Litigation Related to Directors’ Compensation
On June 17, 2020, a purported Tesla stockholder filed a derivative action in the Delaware Court of Chancery, purportedly on behalf of Tesla, against certain of Tesla’s current and former directors regarding compensation awards granted to Tesla’s directors, other than Elon Musk, between 2017 and 2020. The suit asserts claims for breach of fiduciary duty and unjust enrichment and seeks declaratory and injunctive relief, unspecified damages and other relief. Defendants filed their answer on September 17, 2020. Trial is currently set for November 27, 2023, to December 1, 2023.
On July 14, 2023, the parties filed a Stipulation and Agreement of Compromise and Settlement, which does not involve an admission of any wrongdoing by any party. If the settlement is approved by the Court, this action will be fully settled and dismissed with prejudice. Pursuant to the terms of the agreement, Tesla provided notice of the proposed settlement to stockholders of record as of July 14, 2023. The general terms, conditions and timing of this proposed settlement are further set forth in the Form 8-K filed on July 20, 2023, which includes, among other things, the court-approved notice of the proposed settlement. The Court held a hearing regarding the settlement on October 13, 2023, after which it took the settlement and plaintiff counsels’ fee request under advisement. The settlement is not expected to have an adverse impact on our results of operations, cash flows or financial position.
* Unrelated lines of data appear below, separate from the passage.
==> src/rtl/bist_pkg.sv <==
// rtl/bist_pkg.sv - shared state encoding, CUT widths and output decode for the BIST sequencer
package bist_pkg;

    typedef enum logic [2:0] {
        IDLE  = 3'd0,
        INIT  = 3'd1,
        RUN   = 3'd2,
        FLUSH = 3'd3,
        CHECK = 3'd4,
        DONE  = 3'd5
    } bist_state_t;

    localparam int CUT_PI_W = 35;
    localparam int CUT_PO_W = 49;

    localparam logic [CUT_PO_W-1:0] DEFAULT_GOLDEN_SIG = '0;

    typedef struct packed {
        logic tpg_seed_load;
        logic tpg_en;
        logic misr_clr;
        logic misr_en;
        logic pi_sel;
        logic cut_rst;
        logic bistdone;
        logic bistpass;
    } bist_outs_t;

    // CHECK keeps pi_sel high so the CUT never sees the chip pins between FLUSH and DONE.
    function automatic bist_outs_t state_outs(input bist_state_t s, input logic pass);
        bist_outs_t o;
        o = '0;
        case (s)
            INIT: begin
                o.tpg_seed_load = 1'b1;
                o.misr_clr      = 1'b1;
                o.cut_rst       = 1'b1;
                o.pi_sel        = 1'b1;
            end
            RUN: begin
                o.tpg_en  = 1'b1;
                o.misr_en = 1'b1;
                o.pi_sel  = 1'b1;
            end
            FLUSH: begin
                o.misr_en = 1'b1;
                o.pi_sel  = 1'b1;
            end
            CHECK: begin
                o.pi_sel = 1'b1;
            end
            DONE: begin
                o.bistdone = 1'b1;
                o.bistpass = pass;
                o.pi_sel   = 1'b1;
            end
            default: o = '0;
        endcase
        return o;
    endfunction

endpackage

==> src/rtl/bist_pat_cnt.sv <==
// rtl/bist_pat_cnt.sv - applied-pattern counter with terminal count at NUM_PATTERNS-1
module bist_pat_cnt #(
    parameter int CNT_W        = 16,
    parameter int NUM_PATTERNS = 2000
) (
    input  logic             clk_i,
    input  logic             rst_i,
    input  logic             clr_i,
    input  logic             en_i,
    output logic [CNT_W-1:0] cnt_o,
    output logic             tc_o
);

    logic [CNT_W-1:0] cnt_q;

    always_ff @(posedge clk_i) begin
        if (rst_i || clr_i) begin
            cnt_q <= '0;
        end else if (en_i) begin
            cnt_q <= cnt_q + 1'b1;
        end
    end

    assign cnt_o = cnt_q;
    assign tc_o  = (cnt_q == CNT_W'(NUM_PATTERNS - 1));

endmodule

==> src/rtl/bist_ctrl_fsm.sv <==
// rtl/bist_ctrl_fsm.sv - BIST sequencer for TPG/MISR/PI mux; BIST_SIG_OUT_EN adds sig_captured
module bist_ctrl_fsm
    import bist_pkg::*;
#(
    parameter int               NUM_PATTERNS = 2000,
    parameter int               CNT_W        = 16,
    parameter int               SIG_W        = CUT_PO_W,
    parameter logic [SIG_W-1:0] GOLDEN_SIG   = SIG_W'(DEFAULT_GOLDEN_SIG)
) (
    input  logic             clk,
    input  logic             rst,
    input  logic             bistmode,
    input  logic [SIG_W-1:0] misr_sig,
    output logic             tpg_seed_load,
    output logic             tpg_en,
    output logic             misr_clr,
    output logic             misr_en,
    output logic             pi_sel,
    output logic             cut_rst,
    output logic [CNT_W-1:0] pat_count,
    output logic             bistdone,
    output logic             bistpass
`ifdef BIST_SIG_OUT_EN
    ,
    output logic [SIG_W-1:0] sig_captured
`endif
);

    if (NUM_PATTERNS < 1 || NUM_PATTERNS > (2 ** CNT_W) - 1) begin : g_bad_num_patterns
        $error("bist_ctrl_fsm: NUM_PATTERNS must lie in 1..2**CNT_W-1");
    end

    bist_state_t state_q, state_d;
    logic        pass_q, pass_d;
    bist_outs_t  outs_q, outs_d;
    logic        cnt_clr, cnt_en, cnt_tc;

    // Dropping bistmode anywhere before DONE aborts straight to IDLE without a verdict.
    always_comb begin
        state_d = state_q;
        case (state_q)
            IDLE:    if (bistmode) state_d = INIT;
            INIT:    state_d = bistmode ? RUN : IDLE;
            RUN: begin
                if (!bistmode)   state_d = IDLE;
                else if (cnt_tc) state_d = FLUSH;
            end
            FLUSH:   state_d = bistmode ? CHECK : IDLE;
            CHECK:   state_d = bistmode ? DONE : IDLE;
            DONE:    if (!bistmode) state_d = IDLE;
            default: state_d = IDLE;
        endcase
    end

    always_comb begin
        pass_d = pass_q;
        if (state_d == IDLE) begin
            pass_d = 1'b0;
        end else if (state_q == CHECK) begin
            pass_d = (misr_sig == GOLDEN_SIG);
        end
    end

    // Outputs are registered from the next state so they line up with the state they decode.
    assign outs_d = state_outs(state_d, pass_d);

    always_ff @(posedge clk) begin
        if (rst) begin
            state_q <= IDLE;
            pass_q  <= 1'b0;
            outs_q  <= '0;
        end else begin
            state_q <= state_d;
            pass_q  <= pass_d;
            outs_q  <= outs_d;
        end
    end

    assign cnt_clr = (state_d == IDLE) || (state_d == INIT);
    assign cnt_en  = (state_q == RUN) && (state_d != IDLE);

    bist_pat_cnt #(
        .CNT_W        (CNT_W),
        .NUM_PATTERNS (NUM_PATTERNS)
    ) u_pat_cnt (
        .clk_i (clk),
        .rst_i (rst),
        .clr_i (cnt_clr),
        .en_i  (cnt_en),
        .cnt_o (pat_count),
        .tc_o  (cnt_tc)
    );

    assign tpg_seed_load = outs_q.tpg_seed_load;
    assign tpg_en        = outs_q.tpg_en;
    assign misr_clr      = outs_q.misr_clr;
    assign misr_en       = outs_q.misr_en;
    assign pi_sel        = outs_q.pi_sel;
    assign cut_rst       = outs_q.cut_rst;
    assign bistdone      = outs_q.bistdone;
    assign bistpass      = outs_q.bistpass;

`ifdef BIST_SIG_OUT_EN
    logic [SIG_W-1:0] sig_q;

    always_ff @(posedge clk) begin
        if (rst || state_d == INIT) begin
            sig_q <= '0;
        end else if (state_q == CHECK) begin
            sig_q <= misr_sig;
        end
    end

    assign sig_captured = sig_q;
`endif

endmodule

==> config.mk <==
export PLATFORM = sky130hd
export DESIGN_NAME = bist_ctrl_fsm
export DESIGN_NICKNAME = d
export VERILOG_FILES = /design/src/rtl/bist_pkg.sv /design/src/rtl/bist_pat_cnt.sv /design/src/rtl/bist_ctrl_fsm.sv
export SDC_FILE = /design/constraint.sdc
export NUM_CORES = 1
export LEC_CHECK = 0
export CELL_PAD_IN_SITES_DETAIL_PLACEMENT = 0
export CELL_PAD_IN_SITES_GLOBAL_PLACEMENT = 1
export CORE_ASPECT_RATIO = 0.75
export CORE_UTILIZATION = 27
export CTS_BUF_LIST = sky130_fd_sc_hd__clkbuf_4 sky130_fd_sc_hd__clkbuf_8 sky130_fd_sc_hd__clkbuf_16
export CTS_CLUSTER_DIAMETER = 50
export DETAILED_ROUTE_END_ITERATION = 16
export GPL_ROUTABILITY_DRIVEN = 0
export MAX_ROUTING_LAYER = met4
export PLACE_DENSITY = 0.87
export SYNTH_ARGS = -nofsm -noshare
export SYNTH_HDL_FRONTEND = slang
export SYNTH_SLANG_ARGS = --single-unit
==> constraint.sdc <==
create_clock -name clk -period 5.09 [get_ports clk]
set_input_delay 0.509 -clock clk [delete_from_list [all_inputs] [get_ports clk]]
set_output_delay 0.509 -clock clk [all_outputs]
set_load 0.05 [all_outputs]
After elaboration in Yosys (flattened, before gate mapping)
Cells that the tools add are included.
{ "word_totals": {"word_cells": 47, "regBits": 26, "mem_bits_rw": 0, "latchBits": 0, "in_bits": 52, "output_inout_bits": 24, "mem_bits_ro": 0, "memories": 0} }
{ "classes": {"n_addsub": 1, "n_div": 0, "mux": 15, "mul": 0, "n_shift": 0, "bitwise": 1, "eq_ne": 11, "n_reduce_logical": 10, "n_lt_le_gt_ge": 0} }
{ "ops": {"columns": ["cell", "count"], "rows": [
  ["logical NOT 49 bit", 1],
  ["2-to-1 mux 3 bit", 6],
  ["case mux 3 bit (6 select lines)", 1],
  ["adder 16 x 1 -> 16 bit, second input constant", 1],
  ["== test 16 x 11 -> 1 bit, second input constant", 1],
  ["== test 3 x 2 -> 1 bit, second input constant", 4],
  ["== test 3 bit, second input constant", 4],
  ["== test 3 x 1 -> 1 bit, second input constant", 2],
  ["logical NOT 3 bit", 2],
  ["2-to-1 mux 1 bit", 6],
  ["OR reduction 5 bit", 1],
  ["2-to-1 mux 2 bit", 2],
  ["OR reduction 2 bit", 2],
  ["nonzero test 3 bit", 1],
  ["logical OR 1 bit", 2],
  ["logical AND 1 bit", 1],
  ["NOT 1 bit", 1]
]} }

Longest topological paths before layout
{ "depth": {"word_depth": 7, "ltp_mapped": 5, "mapped_depth_nobuf": 5} }

Cells and area by module
A second synthesis with hierarchy kept.
{ "unflattened": {"hier_cells": 146, "hier_area_um2": 1308.8} }
{ "modules_own_cells": {"columns": ["mod", "cells_each", "area_each_um2", "seq_area_each_um2", "instances"], "rows": [
  ["bist_pat_cnt", 90, 794.5, 320.3, 1],
  ["bist_ctrl_fsm", 56, 514.2, 200.2, 1]
]} }

Worst setup path after synthesis
No wires, ideal clock.
{ "synth_timing": {"path_kind": "register to register", "from": "register u_pat_cnt.cnt_q[0] (netlist: u_pat_cnt.cnt_o[0])", "to": "register u_pat_cnt.cnt_q[14] (netlist: u_pat_cnt.cnt_o[14])", "arrival_time_ns": 2.112, "setup_time_ns": 0.071, "synth_period_minus_slack_ns": 2.183, "slack_ns": 2.907, "stages_incl_launch_ff": 6, "path_cell_list": "dfxtp_1 ha_1 nand3_1 or4_1 or3_1 a21oi_1"} }
{ "synth_via": {"elab_chain_len": 7, "word_cells_on_any_way": 11} }
{ "synth_lines": {"columns": ["item", "line", "source"], "rows": [
  ["start: declaration", "bist_pat_cnt.sv:14", "logic [CNT_W-1:0] cnt_q;"],
  ["start signal: assignment", "bist_pat_cnt.sv:20", "cnt_q <= cnt_q + 1'b1;"],
  ["== test 16 x 11 -> 1 bit", "bist_pat_cnt.sv:25", "assign tc_o = (cnt_q == CNT_W'(NUM_PATTERNS - 1));"],
  ["2-to-1 mux 3 bit", "bist_ctrl_fsm.sv:46", "else if (cnt_tc) state_d = FLUSH;"],
  ["2-to-1 mux 3 bit", "bist_ctrl_fsm.sv:45", "if (!bistmode) state_d = IDLE;"],
  ["case mux 3 bit (6 select lines)", "bist_ctrl_fsm.sv:41", "case (state_q)"],
  ["== test 3 x 1 -> 1 bit / logical NOT 3 bit (equally long branches)", "bist_ctrl_fsm.sv:79", "assign cnt_clr = (state_d == IDLE) || (state_d == INIT);"],
  ["logical OR 1 bit", "bist_ctrl_fsm.sv:79", null],
  ["logical OR 1 bit", "bist_pat_cnt.sv:17", "if (rst_i || clr_i) begin"]
]} }
Parallel ways exist; a longest one is shown, timed or not.
A chain may end at the register's enable or synchronous reset.

Worst setup path after layout
{ "layout_timing": {"from": "input port bistmode", "to": "register u_pat_cnt.cnt_q[15] (netlist: u_pat_cnt.cnt_o[15])"} }
{ "layout_via": {"elab_chain_len": 5, "word_cells_on_any_way": 13} }
{ "layout_lines": {"columns": ["item", "line", "source"], "rows": [
  ["start: declaration", "bist_ctrl_fsm.sv:12", "input logic bistmode,"],
  ["2-to-1 mux 3 bit, or another cell as far along", "bist_ctrl_fsm.sv:50", "DONE: if (!bistmode) state_d = IDLE;"],
  ["case mux 3 bit (6 select lines) *", "bist_ctrl_fsm.sv:41", null],
  ["== test 3 x 1 -> 1 bit / logical NOT 3 bit (equally long branches)", "bist_ctrl_fsm.sv:79", null],
  ["logical OR 1 bit", "bist_ctrl_fsm.sv:79", null],
  ["logical OR 1 bit", "bist_pat_cnt.sv:17", null]
]} }
Every way passes the cells marked *; elsewhere a longest branch is shown, timed or not.

==> flow_summary_export.csv <==
group,metric,value,unit
logic_synthesis,yosysUniqueCellTypes,34,
detailed_routing,drt_iter0_drc,57,
global_routing,grtUsageTotal,0.1671,
cts,insertion_delay,270,ps
logic_synthesis,ys.flop_type,"dfxtp_1",
floorplan,die_h,60.48,µm
detailed_routing,firstDrtPassIters,4,
floorplan,boundaryPins,76,
floorplan,die-area,4837,µm²
sta,slew_viol_final,0,
detailed_routing,drt-total-wl,3565,µm
logic_synthesis,synth-edff-count,0,
place,io_buffers,75,
sta,finalHoldViolCount,0,
sta,clock.fmax,438.4,MHz
cts,htree_levels,1,
logic_synthesis,synth_nets,197,
power_and_ir_drop,leakage,0.6588,nW
cts,ctsHoldBuffers,0,
worst_setup_path,cp_data_arrival_time,2490,ps
sta,setup_viol,0,
cts,cts_buffers,3,
logic_synthesis,synth.cell_area,1231,µm²
worst_setup_path,cp-start-kind,"input pin",
place,dp_hpwl,2879,µm
layout,final_net_count,271,
cts,cts_tree,"yes",
logic_synthesis,ys_seq_elements,26,
worst_hold_path,hold_class,"register to register",
layout,post-route-util,0.4973,
global_routing,grt_pass1_vias,1194,
power_and_ir_drop,power_density,213.2,nW/µm²
floorplan,die_w,79.98,µm
floorplan,start_util,0.2929,
logic_synthesis,synthCells,144,
layout,drive_above_1_share,0.03226,
worst_setup_path,critPathCaptureType,"register",
sta,fin_crit_sh,0.4481,
sta,worst_slew_pin_slew,547.5,ps
sta,rsz0062_at_grt,"no",
detailed_routing,dr_total_vias,1309,
layout,nFillCells,406,
global_routing,overflow,0,
worst_setup_path,crit_type,"input pin to register",
sta,whs,517.2,ps
detailed_routing,drc,0,
layout,n_antenna_cell,0,
logic_synthesis,synth.avg_cell_area,8.550,µm²
power_and_ir_drop,peakVddDrop,0.1407,mV
floorplan,coreArea,4204,µm²
global_routing,grt_pass1_wl,5947,µm
cts,clkSinkCount,26,
layout,syn2layout_area_growth,69.82,%
detailed_routing,viasPerCell,4.813,
job,drv_cap,0,
cts,postCtsSetupRepairBufs,0,
worst_setup_path,cp.required,5300,ps
run_status,status,"completed",
cts,clockRootBuffer,"clkbuf_8",
global_routing,grt_max_degree,17,
cts,clock_path_buffers,2,
place,placed_area,2019,µm²
detailed_routing,routedWlPerCell,13.11,µm
floorplan,rows,20,
sta,tns,0,ps
cts,post_cts_resized,0,
detailed_routing,drtAntennaViolNets,0,
cts,clk_pin_slew,90,ps
logic_synthesis,ys_warn_count,0,
worst_setup_path,worst-path-max-fanout,8,
sta,slew_headroom,0.6350,
logic_synthesis,async_flop_share,0,
sta,fin_skew,6.328,ps
logic_synthesis,synth_seq_area_share,0.4228,
sta,fin_crit,2281,ps
layout,final_area,2091,µm²
global_routing,antenna_found_initial,0,
## routing by layer
metal | vias to the layer above | global-route usage | part of all wire
met3 | 2 | 0.04361 | 0.043
met4 | 0 | 0.02296 | 0.0036
met2 | 32 | 0.2454 | 0.44
met5 | - | - | 0
li1 | 680 | - | -
met1 | 595 | 0.2350 | 0.52
## sequential cells by signal, summed over array words and instances, names as in the netlist
name	count
pi_sel	1
state_q	3
bistdone	1
u_pat_cnt.cnt_o	16
misr_en	1
tpg_en	1
cut_rst	1
pass_q	1
bistpass	1
## power by group
group	switching, mW	internal (mW)
Combinational	0.0232	0.0434
Sequential	0.00274	0.206
Clock	0.0657	0.105
## critical path, cell delays in order
cell	delay [ps]
clkdlybuf4s50_1	620
nand4bb_4	180
or4_1	660
or3_1	390
a21oi_1	130
## cell usage after synthesis, types with 3 or more instances
| library cell | n | area (µm²) |
|---|---|---|
| dfxtp_1 | 26 | 520.5 |
| nor4_1 | 14 | 87.58 |
| nor2_1 | 12 | 45.04 |
| a21oi_1 | 10 | 50.05 |
| nand2_1 | 10 | 37.54 |
| or3_1 | 8 | 50.05 |
| o21ai_0 | 7 | 35.03 |
| nand4_1 | 6 | 37.54 |
| nor3_1 | 6 | 30.03 |
| xnor2_1 | 5 | 43.79 |
| nand3_1 | 4 | 20.02 |
| inv_1 | 3 | 11.26 |
| nor3b_1 | 3 | 22.52 |
| or4_1 | 3 | 22.52 |
| xor2_1 | 3 | 26.28 |
## cell families after synthesis
kind of cell | after synthesis | synth area share
buffers and inverters | 9 | 0.03454
muxes | 1 | 0.008130
xor gates and xnor gates | 8 | 0.05691
and+or+nand+nor | 76 | 0.3608
AOI/OAI and AO/OA | 23 | 0.1067
adders and majority gates | 1 | 0.01016
DFF | 26 | 0.4228
## placed cells by master, fill, tap and decap left out, types with 6 or more instances in the layout
master,instances
nor2_1,12
nor4_1,14
nor3_1,6
o21ai_0,7
dfxtp_1,26
clkdlybuf4s50_1,75
a21oi_1,10
or3_1,8
nand2_1,10
nand4_1,6
## final cells by class
| cell class | instances | area [µm²] | share of cell area |
|---|---|---|---|
| repair buffers | 75 | 750.7 | 0.3591 |
| multi-input cells | 109 | 668.1 | 0.3196 |
| flip-flops and latches | 26 | 520.5 | 0.2490 |
| well taps | 55 | 68.82 | 0.03291 |
| clock buffers | 3 | 41.29 | 0.01975 |
| clock inverters | 1 | 30.03 | 0.01436 |
| inverters | 3 | 11.26 | 0.005386 |
## per-stage QoR
stage,total power [mW],setup WS [ps],std cells
2_1_floorplan,0.2338,2907,144
3_5_place_dp,0.2798,2523,268
6_report,0.4458,2809,272
3_3_place_gp,0.2789,2562,268
5_1_grt,0.4625,2712,272
4_1_cts,0.4494,2804,272
## final timing paths
kind	from	depth (start not counted)	endpoint	slack [ps]
max	bistmode	5	u_pat_cnt.cnt_o[15]	2810
min	u_pat_cnt.cnt_o[15]	2	u_pat_cnt.cnt_o[15]	520
max reg2reg	state_q[1]	4	u_pat_cnt.cnt_o[15]	3030
min reg2reg	u_pat_cnt.cnt_o[15]	2	u_pat_cnt.cnt_o[15]	520
(Power assumes the default switching activity.)
==> patch 1 (same settings) <==
The option `BIST_SIG_OUT_EN` is turned on by a define.
--- a/src/rtl/bist_ctrl_fsm.sv
+++ b/src/rtl/bist_ctrl_fsm.sv
@@ -1,4 +1,6 @@
 // rtl/bist_ctrl_fsm.sv - BIST sequencer for TPG/MISR/PI mux; BIST_SIG_OUT_EN adds sig_captured
+`define BIST_SIG_OUT_EN
+
 module bist_ctrl_fsm
     import bist_pkg::*;
 #(
Function (old outputs only; new: sig_captured): kept (Yosys induction, for registers that start in step).
==> patch 1 against the unedited design <==
Synthesized area up 140%. Power grew to 3.0 times the old value. Sequential cell count up 49. Non-clock buffer count grew 51. Final area increased by 120%. Die area increased by 140%. Sequential power rose to 2.9 times the old value. Wire length rose by 140%. Setup slack better by 0.15 ns. Critical endpoint is now pat_count[4]. Critical path type is now flop to output pin. Combinational power rose by 31%. Register-to-register slack got worse by 0.02 ns. Count of clock-buffer cells in the layout grew 7. Maximum frequency rose by 6.8%.
==> patch 1: results (changes against the unedited design) <==
Final layout
  – Fillers: 1033 (was 406)
  – Layout cells sized above 1: 5.89% (was 3.23%)

Routing
  – TritonRoute pass-1 iters: 6 (was 4)
  – Number of DRC markers in iteration 0: 167 (was 57)
  – Via density: 4.73 (was 4.81)

Setup path
  – Worst Path Max Fanout: 5 (was 8)
  – Critical path arrival: 1.63 ns (was 2.49 ns)
  – Crit-path leading delay family: buffers and inverters (was simple AND/OR/NAND/NOR gates)
  – Reg2reg setup slack: 3.01 ns (was 3.03 ns)
  – Critical R2R Launch: state_q[2] (was state_q[1])
  – Slowest stage cell, crit path: clkdlybuf4s50_1 (was or4_1)
  – Worst r2r dst: bistpass (was u_pat_cnt.cnt_o[15])

Logic synthesis
  – Mapped Avg Cell Area: 8.34 sq um (was 8.55 sq um)
  – Top cells by area, synth: dfxtp_1 (50%), nand2_1 (14%), a21oi_1 (9.1%), nor4_1 (2.9%), clkbuf_1 (1.5%) (was dfxtp_1 (42%), nor4_1 (7.1%), a21oi_1 (4.1%), or3_1 (4.1%), nor2_1 (3.7%))
  – Syn_nets: 410 (was 197)
  – Most frequent cells after synthesis: nand2_1 (110), dfxtp_1 (75), a21oi_1 (54) (was dfxtp_1 (26), nor4_1 (14), nor2_1 (12))
  – Unique masters post-synth: 41 (was 34)
  – Seq/Total Area, Yosys: 50.4% (was 42.3%)

Power and ir drop
  – Lkg Pwr: 1.51 nW (was 0.659 nW)
  – VDD IR-drop max: 0.000150 V (was 0.000141 V)

Clocking
  – TritonCTS buffer count: 9 (was 3)
  – Clock Tree Root: clkbuf_16 (was clkbuf_8)
  – Reg clk slew, reported paths: 0.06 ns (was 0.09 ns)
  – Clk Latency, worst-skew pair: 0.33 ns (was 0.27 ns)

Place
  – Inst Count DP: 596 (was 268)

Global routing
  – Vias in the first global route: 2797 (was 1194)
  – Largest net degree at the start of global routing: 51 (was 17)
  – First-pass GRT wire length: 13.6 mm (was 5.95 mm)

Run status
  – Outcome: finished clean (unchanged)

STA
  – Worst Skew: 0.00355 ns (was 0.00633 ns)
patch 1: cell type report:
class / count / share of cell area, %
timing repair buffer: 126 / 27.2
inverter: 4 / 0.325
multi-input combinational: 255 / 29.3
clock inverter: 5 / 1.68
tap: 136 / 3.69
clock buffer: 10 / 5.18
sequential: 75 / 32.5
patch 1: through the flow:
stage / worst slack, ns / utilization (%) / hold slack, ns / area, sq um
5_1_grt: 2.77 / 44.0 / 0.470 / 4610
2_1_floorplan: 3.31 / - / 0.481 / 2980
3_5_place_dp: 2.70 / 41.0 / 0.447 / 4300
3_3_place_gp: 2.76 / 41.0 / 0.441 / 4300
4_1_cts: 2.93 / 44.0 / 0.455 / 4610
6_report: 2.95 / 44.0 / 0.452 / 4610
patch 1: worst max path at each step:
stage,slack [ns],startpoint,to
after floorplan,3.31,u_pat_cnt.cnt_o[7],u_pat_cnt.cnt_o[12]
after global placement,2.76,rst,u_pat_cnt.cnt_o[12]
after detailed placement,2.70,bistmode,u_pat_cnt.cnt_o[13]
after CTS,2.93,state_q[2],pass_q
after global routing,2.77,state_q[2],pass_q
final,2.95,u_pat_cnt.cnt_o[4],pat_count[4]
patch 1: cell families after synthesis:
family / synth area share [%]
simple gates: 28.8
flops: 50.4
compound gates: 12.9
buf+inv: 4.83
xor+xnor: 2.35
mux: 0.336
fa+ha+maj: 0.420
patch 1: routing by layer:
metal	GRT usage (%)	up-vias	routed length, um
met5	-	-	0
met1	21.0	1322	4120
met3	4.09	15	686
met2	23.5	102	3740
met4	6.43	0	172
li1	-	1453	-
patch 1: report_power, final:
group	switching, mW	internal, mW	total (mW)	leakage [nW]
Sequential	0.00405	0.590	0.594	0.605
Clock	0.234	0.438	0.672	0.154
Combinational	0.0405	0.0467	0.0872	0.755
==> patch 2 (config.mk and constraints unchanged) <==
Without the edit above. Encoding of `bist_state_t`: now one-hot (6 bits for 6 states).
--- a/src/rtl/bist_pkg.sv
+++ b/src/rtl/bist_pkg.sv
@@ -1,13 +1,13 @@
 // rtl/bist_pkg.sv - shared state encoding, CUT widths and output decode for the BIST sequencer
 package bist_pkg;
 
-    typedef enum logic [2:0] {
-        IDLE  = 3'd0,
-        INIT  = 3'd1,
-        RUN   = 3'd2,
-        FLUSH = 3'd3,
-        CHECK = 3'd4,
-        DONE  = 3'd5
+    typedef enum logic [5:0] {
+        IDLE  = 6'b000001,
+        INIT  = 6'b000010,
+        RUN   = 6'b000100,
+        FLUSH = 6'b001000,
+        CHECK = 6'b010000,
+        DONE  = 6'b100000
     } bist_state_t;
 
     localparam int CUT_PI_W = 35;
Formal check against the unedited RTL: no difference found for any inputs over 10 cycles, from zero or initial values and one cycle with rst high; not proved beyond that.
==> patch 2 against the unedited design <==
Synthesized area up 21%. Power up 18%. Wire length up 19%. Setup slack worse by 0.20 ns. Final area up 13%. Maximum frequency down 7.9%. Global-route usage down 0.56 points. Sequential cell count up 3. Count of clock-buffer cells in the layout up 4. Utilization down 3.3 points. Highest routed layer unchanged.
Litigation Relating to Potential Going Private Transaction
Between August 10, 2018 and September 6, 2018, nine purported stockholder class actions were filed against Tesla and Elon Musk in connection with Mr. Musk’s August 7, 2018 Twitter post that he was considering taking Tesla private. On January 16, 2019, Plaintiffs filed their consolidated complaint in the United States District Court for the Northern District of California and added as defendants the members of Tesla’s board of directors. The consolidated complaint asserts claims for violations of the federal securities laws and seeks unspecified damages and other relief. The parties stipulated to certification of a class of stockholders, which the court granted on November 25, 2020. Trial started on January 17, 2023, and on February 3, 2023, a jury rendered a verdict in favor of the defendants on all counts. After trial, plaintiffs filed a motion for judgment as a matter of law and a motion for new trial, which the Court denied and judgement was entered in favor of defendants on July 11, 2023. On July 14, 2023, plaintiffs filed a notice of appeal.
Between October 17, 2018 and March 8, 2021, seven derivative lawsuits were filed in the Delaware Court of Chancery, purportedly on behalf of Tesla, against Mr. Musk and the members of Tesla’s board of directors, as constituted at relevant times, in relation to statements made and actions connected to a potential going private transaction, with certain of the lawsuits challenging additional Twitter posts by Mr. Musk, among other things. Five of those actions were consolidated, and all seven actions have been stayed pending resolution of the above-referenced consolidated purported stockholder class action. In addition to these cases, two derivative lawsuits were filed on October 25, 2018 and February 11, 2019 in the U.S. District Court for the District of Delaware, purportedly on behalf of Tesla, against Mr. Musk and the members of the Tesla board of directors as then constituted. Those cases have also been consolidated and stayed pending resolution of the appeal in the above-referenced consolidated purported stockholder class action.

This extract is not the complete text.